Description of the task
Among the entries below, please repeat exactly and only the lines from the line containing "for (int k = 0; k < (1 << AH);" to the line containing "end else begin : g_c", both lines included.

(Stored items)
This design comes from an exercise in tuning for small area on the open sky130 flow, not from production work. In this exercise RTL edits were held to simulation tests only and were not proved equivalent to the original.

==> v32: inputs <==
==> flow/design.v <==
module rfile_sb #(
    parameter int DATA_W   = 32,
    parameter int ADDR_W   = 5,
    parameter int ZERO_REG = 1
) (
    input  logic              Clk,
    input  logic              Rst,
    input  logic              Run,
    input  logic [ADDR_W-1:0] Rs,
    input  logic [ADDR_W-1:0] Rt,
    input  logic              ReadEnA,
    input  logic              ReadEnB,
    output logic [DATA_W-1:0] busA,
    output logic [DATA_W-1:0] busB,
    input  logic              RegWr,
    input  logic [ADDR_W-1:0] Rw,
    input  logic [DATA_W-1:0] busW,
    input  logic              Issue,
    input  logic [ADDR_W-1:0] IssueRd,
    output logic              Stall,
    output logic [ADDR_W:0]   PendCnt
);
    localparam int DEPTH = 1 << ADDR_W;
    localparam int LO    = (ZERO_REG != 0) ? 1 : 0;
    localparam int NR    = DEPTH - LO + 1;     
    localparam int AL    = ADDR_W / 2;         
    localparam int AH    = ADDR_W - AL;
    logic [DATA_W-1:0] mem [DEPTH];
    logic [DEPTH-1:LO] vld_r, busy_r;
    logic [DEPTH-1:0]  busy;
    logic wb_fire, is_fire, wb_clears, byp_a, byp_b;
    assign wb_fire = Run & RegWr & ((LO == 0) | (Rw != '0));
    assign byp_a   = wb_fire & (Rw == Rs);
    assign byp_b   = wb_fire & (Rw == Rt);
    logic [(1<<AL)-1:0] lo_w, lo_s, lo_t, lo_i, lo_ha, lo_hb, lo_hi;
    logic [(1<<AH)-1:0] hi_w, hi_s, hi_t, hi_i;
    always_comb begin
        for (int k = 0; k < (1 << AL); k++) begin
            lo_w[k] = wb_fire & (Rw[AL-1:0] == AL'(k));
            lo_s[k] = (Rs[AL-1:0] == AL'(k));
            lo_t[k] = (Rt[AL-1:0] == AL'(k));
            lo_i[k] = is_fire & (IssueRd[AL-1:0] == AL'(k));
            lo_ha[k] = ReadEnA & lo_s[k];
            lo_hb[k] = ReadEnB & lo_t[k];
            lo_hi[k] = Issue & (IssueRd[AL-1:0] == AL'(k));
        end
        for (int k = 0; k < (1 << AH); k++) begin
            hi_w[k] = (Rw[ADDR_W-1:AL] == AH'(k));
            hi_s[k] = (Rs[ADDR_W-1:AL] == AH'(k));
            hi_t[k] = (Rt[ADDR_W-1:AL] == AH'(k));
            hi_i[k] = (IssueRd[ADDR_W-1:AL] == AH'(k));
        end
    end
    logic [DEPTH-1:0] we, hold, sa, sb, busy_n, vld_n, clr, hz;
    for (genvar i = 0; i < DEPTH; i++) begin : g_r
        if (i < LO) begin : g_z
            assign we[i]     = 1'b0;
            assign hold[i]   = 1'b0;
            assign sa[i]     = 1'b0;
            assign sb[i]     = 1'b0;
            assign busy_n[i] = 1'b0;
            assign vld_n[i]  = 1'b0;
            assign clr[i]    = 1'b0;
            assign hz[i]     = 1'b0;
            assign busy[i]   = 1'b0;
        end else begin : g_c
            assign busy[i] = busy_r[i];
            rfile_sb_rowctl u_c (
                .lo_w(lo_w[i % (1 << AL)]), .hi_w(hi_w[i >> AL]),
                .lo_s(lo_s[i % (1 << AL)]), .hi_s(hi_s[i >> AL]),
                .lo_t(lo_t[i % (1 << AL)]), .hi_t(hi_t[i >> AL]),
                .lo_i(lo_i[i % (1 << AL)]), .hi_i(hi_i[i >> AL]),
                .lo_ha(lo_ha[i % (1 << AL)]), .lo_hb(lo_hb[i % (1 << AL)]),
                .lo_hi(lo_hi[i % (1 << AL)]),
                .vld(vld_r[i]), .busy(busy_r[i]),
                .we(we[i]), .hold(hold[i]), .sa(sa[i]), .sb(sb[i]),
                .busy_n(busy_n[i]), .vld_n(vld_n[i]), .clr(clr[i]), .hz(hz[i]));
        end
    end
    logic [NR-1:0][DATA_W-1:0] mem_q;
    logic [DATA_W-1:0] mem_d [DEPTH];
    always_comb begin
        mem_q[0] = busW;
        for (int i = LO; i < DEPTH; i++) mem_q[i - LO + 1] = mem[i];
    end
    rfile_sb_rdmux #(.DATA_W(DATA_W), .N(NR)) u_rda (
        .sel({sa[DEPTH-1:LO], byp_a}), .d(mem_q), .y(busA));
    rfile_sb_rdmux #(.DATA_W(DATA_W), .N(NR)) u_rdb (
        .sel({sb[DEPTH-1:LO], byp_b}), .d(mem_q), .y(busB));
    for (genvar i = LO; i < DEPTH; i++) begin : g_w
        rfile_sb_wcell #(.DATA_W(DATA_W)) u_w (
            .we(we[i]), .hold(hold[i]), .w(busW), .q(mem[i]), .d(mem_d[i]));
    end
    always_comb begin
        Stall     = Run & (|hz);
        is_fire   = Run & Issue & ~Stall & ((LO == 0) | (IssueRd != '0));
        wb_clears = |clr;
    end
    always_ff @(posedge Clk) begin
        for (int i = LO; i < DEPTH; i++) mem[i] <= mem_d[i];
    end
    always_ff @(posedge Clk or posedge Rst) begin
        if (Rst) begin
            vld_r   <= '0;
            busy_r  <= '0;
            PendCnt <= '0;
        end else begin
            vld_r   <= vld_n[DEPTH-1:LO];
            busy_r  <= busy_n[DEPTH-1:LO];
            PendCnt <= PendCnt + {{ADDR_W{1'b0}}, is_fire} - {{ADDR_W{1'b0}}, wb_clears};
        end
    end
endmodule
module rfile_sb_rowctl (
    input  logic lo_w, hi_w, lo_s, hi_s, lo_t, hi_t, lo_i, hi_i, lo_ha, lo_hb, lo_hi,
    input  logic vld, busy,
    output logic we, hold, sa, sb, busy_n, vld_n, clr, hz
);
    assign we     = lo_w & hi_w;
    assign hold   = vld & ~we;
    assign sa     = lo_s & hi_s & hold;
    assign sb     = lo_t & hi_t & hold;
    assign busy_n = (busy & ~we) | (lo_i & hi_i);
    assign vld_n  = vld | we;
    assign clr    = busy & we;
    assign hz     = busy & ~we & ((lo_ha & hi_s) | (lo_hb & hi_t) | (lo_hi & hi_i));
endmodule
module rfile_sb_wcell #(
    parameter int DATA_W = 32
) (
    input  logic              we,
    input  logic              hold,
    input  logic [DATA_W-1:0] w,
    input  logic [DATA_W-1:0] q,
    output logic [DATA_W-1:0] d
);
    assign d = ({DATA_W{we}} & w) | ({DATA_W{hold}} & q);
endmodule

Task result
        for (int k = 0; k < (1 << AH); k++) begin
            hi_w[k] = (Rw[ADDR_W-1:AL] == AH'(k));
            hi_s[k] = (Rs[ADDR_W-1:AL] == AH'(k));
            hi_t[k] = (Rt[ADDR_W-1:AL] == AH'(k));
            hi_i[k] = (IssueRd[ADDR_W-1:AL] == AH'(k));
        end
    end
    logic [DEPTH-1:0] we, hold, sa, sb, busy_n, vld_n, clr, hz;
    for (genvar i = 0; i < DEPTH; i++) begin : g_r
        if (i < LO) begin : g_z
            assign we[i]     = 1'b0;
            assign hold[i]   = 1'b0;
            assign sa[i]     = 1'b0;
            assign sb[i]     = 1'b0;
            assign busy_n[i] = 1'b0;
            assign vld_n[i]  = 1'b0;
            assign clr[i]    = 1'b0;
            assign hz[i]     = 1'b0;
            assign busy[i]   = 1'b0;
        end else begin : g_c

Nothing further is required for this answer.